EXERCISE INSTRUCTIONS:
Select the lines below containing the word "typedef".

SOURCE INFORMATION:
**src/logic/touch_key_consts.svh**
```systemverilog
`ifndef TOUCH_KEY_CONSTS_SVH
`define TOUCH_KEY_CONSTS_SVH
// ****************************************
// Register offsets
// ****************************************
`define OFS_FIFO_FIRST     8'h18
`define OFS_FIFO_LAST      8'h1F
`define OFS_FILTER_MODE    8'h20
`define OFS_WAIT_TIME      8'h21
`define OFS_INTERVAL       8'h22
`define OFS_INTEGRATION    8'h23
`define OFS_SENSE_CTRL     8'h25
`define OFS_IRQ_MASK       8'h26
`define OFS_IRQ_CLEAR      8'h27
`define OFS_FILT_SAMPLES   8'h28
`define OFS_FILT_LIMIT     8'h29
`define OFS_RANGE_SHIFT    8'h2A
`define OFS_VARIANCE_BASE  8'h30
`define OFS_AMBIENT_VAR    8'h40
`define OFS_LIMIT_BASE     8'h50
`define OFS_EXCEED_BASE    8'h60
`define OFS_REF_BASE       8'h70
`define OFS_LIVE_BASE      8'h80
`define OFS_IRQ_PENDING    8'h92
// ****************************************
// Field positions
// ****************************************
`define BIT_FILTER_EN      0
`define BIT_MODE_LO        1
`define BIT_MODE_HI        2
`define BIT_HOLD           0
`define BIT_HOST_COND      1
`define BIT_HOST_UNCOND    2
`define BIT_FORCE_ACTIVE   3
`define BIT_EOC            3
// ****************************************
// Reset values
// ****************************************
`define RST_FILTER_MODE    8'h04
`define RST_WAIT_TIME      8'h27
`define RST_INTERVAL       8'h30
`define RST_INTEGRATION    8'h0F
`define RST_IRQ_MASK       8'h08
`define RST_VARIANCE       7'h08
`define RST_AMBIENT_VAR    7'h04
`define RST_LIMIT          8'h01
`define RST_ZERO           8'h00
// ****************************************
// Timing counts, in sensor clock periods
// ****************************************
`define WAIT_MULT          16'h0040
`define WAIT_ADD           16'h0001
`define INTERVAL_MULT      16'h0032
`endif

```
**src/logic/touch_key_pkg.sv**
```systemverilog
package touch_key_pkg;
    typedef struct packed {
        logic       wr;
        logic       rd;
        logic [7:0] addr;
        logic [7:0] wdata;
    } reg_req_t;

    typedef enum logic [1:0] {
        MODE_RESERVED  = 2'h0,
        MODE_STRONGEST = 2'h1,
        MODE_ALL_ABOVE = 2'h2,
        MODE_TWO_BEST  = 2'h3
    } filter_mode_t;

    typedef enum logic [2:0] {
        CAL_IDLE    = 3'b001,
        CAL_CAPTURE = 3'b010,
        CAL_DONE    = 3'b100
    } cal_state_t;

    typedef logic [7:0] chan_byte_t [8];
endpackage

```
**src/logic/touch_key_sense_control.sv**
```systemverilog
`timescale 1ns/1ps
`include "touch_key_consts.svh"
module touch_key_sense_control
    import touch_key_pkg::*;
(
    input  wire logic       clock_i,
    input  wire logic       sys_rst_i,
    input  wire reg_req_t   reg_req_i,
    output logic [7:0]      reg_rdata_o,
    input  wire logic       sense_tick_i,
    input  wire logic [63:0] sense_level_i,
    input  wire logic       warm_rst_i,
    input  wire logic       fifo_irq_clear_i,
    output logic            fifo_irq_o,
    output logic            system_irq_group_o,
    output logic            low_power_o,
    output logic [6:0]      range_shift_o,
    output logic [7:0]      touch_state_o
);
    // ****************************************
    // Helpers
    // ****************************************
    function automatic logic [2:0] strongest(input chan_byte_t s, input logic [7:0] elig);
        logic [2:0] idx;
        logic [7:0] best;
        idx  = 3'h0;
        best = 8'h00;
        for (int i = 0; i < 8; i++) begin
            if (elig[i] && (s[i] > best || best == 8'h00)) begin
                best = s[i];
                idx  = 3'(i);
            end
        end
        return idx;
    endfunction

    function automatic logic wr_hit(input reg_req_t r, input logic [7:0] a);
        return r.wr && r.addr == a;
    endfunction

    // ****************************************
    // Registers
    // ****************************************
    logic [7:0] filter_mode_select_reg;
    logic [7:0] recal_wait_time_reg;
    logic [7:0] recal_interval_reg;
    logic [7:0] integration_length_reg;
    logic [7:0] sense_control_reg;
    logic [7:0] touch_irq_mask_reg;
    logic [7:0] touch_irq_clear_reg;
    logic [7:0] second_filter_samples_reg;
    logic [7:0] second_filter_limit_reg;
    logic [6:0] range_shift_capacitance_reg;
    logic [6:0] ambient_variance_reg;
    logic [6:0] channel_touch_variance_reg [8];
    chan_byte_t channel_valid_touch_limit_reg;
    chan_byte_t channel_exceed_count_reg;
    chan_byte_t channel_reference_level_reg;
    chan_byte_t channel_live_level_reg;
    chan_byte_t exceed_acc_reg;
    chan_byte_t filter_cnt_reg;
    logic       eoc_pending_reg;
    logic       fifo_irq_reg;
    logic [6:0] range_shift_reg;
    logic [7:0] touch_state_reg;
    logic [7:0] reg_rdata_reg;
    logic [7:0] integ_cnt_reg;
    logic [15:0] quiet_cnt_reg;
    logic [15:0] interval_cnt_reg;
    logic [7:0] fifo_mem [4];
    logic [1:0] fifo_wr_reg;
    logic [1:0] fifo_rd_reg;
    logic [2:0] fifo_cnt_reg;
    cal_state_t cal_state_reg;
    cal_state_t cal_state_next;

    logic       hold;
    logic       integ_end;
    logic [7:0] raw_touch;
    logic [7:0] afs_touch;
    logic [7:0] result_touch;
    logic [2:0] first_idx;
    logic [2:0] second_idx;
    logic       no_touch;
    logic       quiet_done;
    logic       interval_done;
    logic       auto_cal;
    logic       host_cal;
    logic       eoc_event;
    logic       fifo_push;
    logic       fifo_pop;
    logic [15:0] wait_ticks;
    logic [15:0] interval_ticks;

    assign hold = sense_control_reg[`BIT_HOLD];

    // ****************************************
    // Register writes
    // ****************************************
    always_ff @(posedge clock_i or posedge sys_rst_i) begin
        if (sys_rst_i) begin
            filter_mode_select_reg    <= `RST_FILTER_MODE;
            recal_wait_time_reg       <= `RST_WAIT_TIME;
            recal_interval_reg        <= `RST_INTERVAL;
            integration_length_reg    <= `RST_INTEGRATION;
            touch_irq_mask_reg        <= `RST_IRQ_MASK;
            touch_irq_clear_reg       <= `RST_ZERO;
            second_filter_samples_reg <= `RST_ZERO;
            second_filter_limit_reg   <= `RST_ZERO;
            range_shift_capacitance_reg <= 7'h00;
            ambient_variance_reg      <= `RST_AMBIENT_VAR;
            for (int i = 0; i < 8; i++) begin
                channel_touch_variance_reg[i]    <= `RST_VARIANCE;
                channel_valid_touch_limit_reg[i] <= `RST_LIMIT;
            end
        end else if (reg_req_i.wr) begin
            unique case (reg_req_i.addr)
                `OFS_FILTER_MODE:  filter_mode_select_reg <= {5'h00, reg_req_i.wdata[2:0]};
                `OFS_WAIT_TIME:    recal_wait_time_reg <= reg_req_i.wdata;
                `OFS_INTERVAL:     recal_interval_reg <= reg_req_i.wdata;
                `OFS_INTEGRATION:  integration_length_reg <= reg_req_i.wdata;
                `OFS_IRQ_MASK:     touch_irq_mask_reg <= reg_req_i.wdata & `RST_IRQ_MASK;
                `OFS_IRQ_CLEAR:    touch_irq_clear_reg <= reg_req_i.wdata & `RST_IRQ_MASK;
                `OFS_FILT_SAMPLES: second_filter_samples_reg <= reg_req_i.wdata;
                `OFS_FILT_LIMIT:   second_filter_limit_reg <= reg_req_i.wdata;
                `OFS_RANGE_SHIFT:  range_shift_capacitance_reg <= reg_req_i.wdata[6:0];
                `OFS_AMBIENT_VAR:  ambient_variance_reg <= reg_req_i.wdata[6:0];
                default: begin
                    for (int i = 0; i < 8; i++) begin
                        if (reg_req_i.addr == `OFS_VARIANCE_BASE + 8'(i))
                            channel_touch_variance_reg[i] <= reg_req_i.wdata[6:0];
                        if (reg_req_i.addr == `OFS_LIMIT_BASE + 8'(i))
                            channel_valid_touch_limit_reg[i] <= reg_req_i.wdata;
                    end
                end
            endcase
        end
    end

    // ****************************************
    // Control register with self-clearing bits
    // ****************************************
    always_ff @(posedge clock_i or posedge sys_rst_i) begin
        if (sys_rst_i) begin
            sense_control_reg <= `RST_ZERO;
        end else if (wr_hit(reg_req_i, `OFS_SENSE_CTRL)) begin
            sense_control_reg <= {4'h0, reg_req_i.wdata[3:0]};
        end else if (cal_state_reg == CAL_DONE) begin
            sense_control_reg[`BIT_HOST_UNCOND] <= 1'b0;
            sense_control_reg[`BIT_HOST_COND]   <= 1'b0;
        end
    end

    // ****************************************
    // Range shift applied at warm reset
    // ****************************************
    always_ff @(posedge clock_i or posedge sys_rst_i) begin
        if (sys_rst_i) begin
            range_shift_reg <= 7'h00;
        end else if (warm_rst_i) begin
            range_shift_reg <= range_shift_capacitance_reg;
        end
    end
    assign range_shift_o = range_shift_reg;

    // ****************************************
    // Integration and strength
    // ****************************************
    assign integ_end = sense_tick_i &&
        (integ_cnt_reg + 8'h01 >= integration_length_reg || integration_length_reg == 8'h00);

    always_ff @(posedge clock_i or posedge sys_rst_i) begin
        if (sys_rst_i) begin
            integ_cnt_reg <= 8'h00;
        end else if (integ_end) begin
            integ_cnt_reg <= 8'h00;
        end else if (sense_tick_i) begin
            integ_cnt_reg <= integ_cnt_reg + 8'h01;
        end
    end

    always_ff @(posedge clock_i or posedge sys_rst_i) begin
        if (sys_rst_i) begin
            for (int i = 0; i < 8; i++) begin
                channel_live_level_reg[i]   <= 8'h00;
                exceed_acc_reg[i]           <= 8'h00;
                channel_exceed_count_reg[i] <= 8'h00;
            end
        end else if (sense_tick_i) begin
            for (int i = 0; i < 8; i++) begin
                channel_live_level_reg[i] <= sense_level_i[i*8 +: 8];
                if (integ_end) begin
                    exceed_acc_reg[i] <= 8'h00;
                    channel_exceed_count_reg[i] <= exceed_acc_reg[i] +
                        8'(sense_level_i[i*8 +: 8] < channel_reference_level_reg[i] &&
                           exceed_acc_reg[i] < integration_length_reg);
                end else if (sense_level_i[i*8 +: 8] < channel_reference_level_reg[i] &&
                             exceed_acc_reg[i] < integration_length_reg) begin
                    exceed_acc_reg[i] <= exceed_acc_reg[i] + 8'h01;
                end
            end
        end
    end

    // ****************************************
    // Advanced filtering
    // ****************************************
    always_comb begin
        for (int i = 0; i < 8; i++) begin
            raw_touch[i] = channel_exceed_count_reg[i] >= channel_valid_touch_limit_reg[i];
        end
    end

    assign first_idx  = strongest(channel_exceed_count_reg, raw_touch);
    assign second_idx = strongest(channel_exceed_count_reg, raw_touch & ~(8'h01 << first_idx));

    always_comb begin
        afs_touch = 8'h00;
        unique case (filter_mode_t'(filter_mode_select_reg[`BIT_MODE_HI:`BIT_MODE_LO]))
            MODE_STRONGEST: begin
                afs_touch = (8'h01 << first_idx) & raw_touch;
            end
            MODE_TWO_BEST: begin
                afs_touch = ((8'h01 << first_idx) | (8'h01 << second_idx)) & raw_touch;
            end
            MODE_ALL_ABOVE, MODE_RESERVED: begin
                afs_touch = raw_touch;
            end
        endcase
    end

    // ****************************************
    // Second-level filter
    // ****************************************
    always_ff @(posedge clock_i or posedge sys_rst_i) begin
        if (sys_rst_i) begin
            for (int i = 0; i < 8; i++) begin
                filter_cnt_reg[i] <= 8'h00;
            end
        end else if (integ_end) begin
            for (int i = 0; i < 8; i++) begin
                filter_cnt_reg[i] <= 8'h00;
            end
        end else if (sense_tick_i && integ_cnt_reg < second_filter_samples_reg) begin
            for (int i = 0; i < 8; i++) begin
                if (afs_touch[i] && filter_cnt_reg[i] != 8'hFF)
                    filter_cnt_reg[i] <= filter_cnt_reg[i] + 8'h01;
            end
        end
    end

    always_comb begin
        for (int i = 0; i < 8; i++) begin
            result_touch[i] = filter_mode_select_reg[`BIT_FILTER_EN] ?
                (filter_cnt_reg[i] > second_filter_limit_reg) : afs_touch[i];
        end
    end

    always_ff @(posedge clock_i or posedge sys_rst_i) begin
        if (sys_rst_i) begin
            touch_state_reg <= 8'h00;
        end else if (integ_end) begin
            touch_state_reg <= result_touch;
        end
    end
    assign touch_state_o = touch_state_reg;

    // ****************************************
    // Touch event FIFO
    // ****************************************
    assign fifo_push = integ_end && result_touch != touch_state_reg && fifo_cnt_reg != 3'h4;
    assign fifo_pop  = reg_req_i.rd && reg_req_i.addr == `OFS_FIFO_FIRST + 8'h01 &&
                       fifo_cnt_reg != 3'h0;

    always_ff @(posedge clock_i or posedge sys_rst_i) begin
        if (sys_rst_i) begin
            fifo_wr_reg  <= 2'h0;
            fifo_rd_reg  <= 2'h0;
            fifo_cnt_reg <= 3'h0;
            for (int i = 0; i < 4; i++) begin
                fifo_mem[i] <= 8'h00;
            end
        end else begin
            if (fifo_push) begin
                fifo_mem[fifo_wr_reg] <= result_touch;
                fifo_wr_reg <= fifo_wr_reg + 2'h1;
            end
            if (fifo_pop) begin
                fifo_rd_reg <= fifo_rd_reg + 2'h1;
            end
            fifo_cnt_reg <= fifo_cnt_reg + 3'(fifo_push) - 3'(fifo_pop);
        end
    end

    always_ff @(posedge clock_i or posedge sys_rst_i) begin
        if (sys_rst_i) begin
            fifo_irq_reg <= 1'b0;
        end else if (fifo_push) begin
            fifo_irq_reg <= 1'b1;
        end else if (fifo_irq_clear_i && fifo_cnt_reg == 3'h0) begin
            fifo_irq_reg <= 1'b0;
        end
    end
    assign fifo_irq_o = fifo_irq_reg;

    // ****************************************
    // Calibration timing
    // ****************************************
    assign no_touch       = raw_touch == 8'h00;
    assign wait_ticks     = 16'(recal_wait_time_reg) * `WAIT_MULT + `WAIT_ADD;
    assign interval_ticks = 16'(recal_interval_reg) * `INTERVAL_MULT;
    assign quiet_done     = quiet_cnt_reg >= wait_ticks;
    assign interval_done  = interval_cnt_reg >= interval_ticks;
    assign auto_cal       = !hold && quiet_done && interval_done;
    assign host_cal       = hold && (sense_control_reg[`BIT_HOST_UNCOND] ||
                            (sense_control_reg[`BIT_HOST_COND] && no_touch));

    always_ff @(posedge clock_i or posedge sys_rst_i) begin
        if (sys_rst_i) begin
            quiet_cnt_reg <= 16'h0000;
        end else if (!no_touch) begin
            quiet_cnt_reg <= 16'h0000;
        end else if (sense_tick_i && !quiet_done) begin
            quiet_cnt_reg <= quiet_cnt_reg + 16'h0001;
        end
    end

    always_ff @(posedge clock_i or posedge sys_rst_i) begin
        if (sys_rst_i) begin
            interval_cnt_reg <= 16'h0000;
        end else if (cal_state_reg == CAL_DONE) begin
            interval_cnt_reg <= 16'h0000;
        end else if (sense_tick_i && !interval_done) begin
            interval_cnt_reg <= interval_cnt_reg + 16'h0001;
        end
    end

    always_comb begin
        cal_state_next = cal_state_reg;
        unique case (cal_state_reg)
            CAL_IDLE:    if (auto_cal || host_cal) cal_state_next = CAL_CAPTURE;
            CAL_CAPTURE: cal_state_next = CAL_DONE;
            CAL_DONE:    cal_state_next = CAL_IDLE;
            default:     cal_state_next = CAL_IDLE;
        endcase
    end

    always_ff @(posedge clock_i or posedge sys_rst_i) begin
        if (sys_rst_i) begin
            cal_state_reg <= CAL_IDLE;
        end else begin
            cal_state_reg <= cal_state_next;
        end
    end

    always_ff @(posedge clock_i or posedge sys_rst_i) begin
        if (sys_rst_i) begin
            for (int i = 0; i < 8; i++) begin
                channel_reference_level_reg[i] <= 8'h00;
            end
        end else if (cal_state_reg == CAL_CAPTURE) begin
            channel_reference_level_reg <= channel_live_level_reg;
        end
    end

    // ****************************************
    // End-of-calibration interrupt
    // ****************************************
    assign eoc_event = cal_state_reg == CAL_DONE;

    always_ff @(posedge clock_i or posedge sys_rst_i) begin
        if (sys_rst_i) begin
            eoc_pending_reg <= 1'b0;
        end else if (eoc_event) begin
            eoc_pending_reg <= 1'b1;
        end else if (wr_hit(reg_req_i, `OFS_IRQ_CLEAR) && reg_req_i.wdata[`BIT_EOC]) begin
            eoc_pending_reg <= 1'b0;
        end
    end

    assign system_irq_group_o = eoc_pending_reg && !touch_irq_mask_reg[`BIT_EOC];
    assign low_power_o = !sense_control_reg[`BIT_FORCE_ACTIVE] && quiet_done &&
                         cal_state_reg == CAL_IDLE;

    // ****************************************
    // Register reads
    // ****************************************
    always_ff @(posedge clock_i or posedge sys_rst_i) begin
        if (sys_rst_i) begin
            reg_rdata_reg <= 8'h00;
        end else if (reg_req_i.rd) begin
            reg_rdata_reg <= 8'h00;
            unique case (reg_req_i.addr)
                `OFS_FILTER_MODE:  reg_rdata_reg <= filter_mode_select_reg;
                `OFS_WAIT_TIME:    reg_rdata_reg <= recal_wait_time_reg;
                `OFS_INTERVAL:     reg_rdata_reg <= recal_interval_reg;
                `OFS_INTEGRATION:  reg_rdata_reg <= integration_length_reg;
                `OFS_SENSE_CTRL:   reg_rdata_reg <= sense_control_reg;
                `OFS_IRQ_MASK:     reg_rdata_reg <= touch_irq_mask_reg;
                `OFS_IRQ_CLEAR:    reg_rdata_reg <= touch_irq_clear_reg;
                `OFS_FILT_SAMPLES: reg_rdata_reg <= second_filter_samples_reg;
                `OFS_FILT_LIMIT:   reg_rdata_reg <= second_filter_limit_reg;
                `OFS_RANGE_SHIFT:  reg_rdata_reg <= {1'b0, range_shift_capacitance_reg};
                `OFS_AMBIENT_VAR:  reg_rdata_reg <= {1'b0, ambient_variance_reg};
                `OFS_IRQ_PENDING:  reg_rdata_reg <= {4'h0, eoc_pending_reg, 3'h0};
                default: begin
                    for (int k = 0; k < 4; k++) begin
                        if (reg_req_i.addr == `OFS_FIFO_FIRST + 8'(2*k) &&
                            fifo_cnt_reg > 3'(k))
                            reg_rdata_reg <= fifo_mem[fifo_rd_reg + 2'(k)];
                    end
                    for (int i = 0; i < 8; i++) begin
                        if (reg_req_i.addr == `OFS_VARIANCE_BASE + 8'(i))
                            reg_rdata_reg <= {1'b0, channel_touch_variance_reg[i]};
                        if (reg_req_i.addr == `OFS_LIMIT_BASE + 8'(i))
                            reg_rdata_reg <= channel_valid_touch_limit_reg[i];
                        if (reg_req_i.addr == `OFS_EXCEED_BASE + 8'(i))
                            reg_rdata_reg <= channel_exceed_count_reg[i];
                        if (reg_req_i.addr == `OFS_REF_BASE + 8'(i))
                            reg_rdata_reg <= channel_reference_level_reg[i];
                        if (reg_req_i.addr == `OFS_LIVE_BASE + 8'(i))
                            reg_rdata_reg <= channel_live_level_reg[i];
                    end
                end
            endcase
        end
    end
    assign reg_rdata_o = reg_rdata_reg;
endmodule

```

ANSWER TO THIS PROBLEM:
    typedef struct packed {
    typedef enum logic [1:0] {
    typedef enum logic [2:0] {
    typedef logic [7:0] chan_byte_t [8];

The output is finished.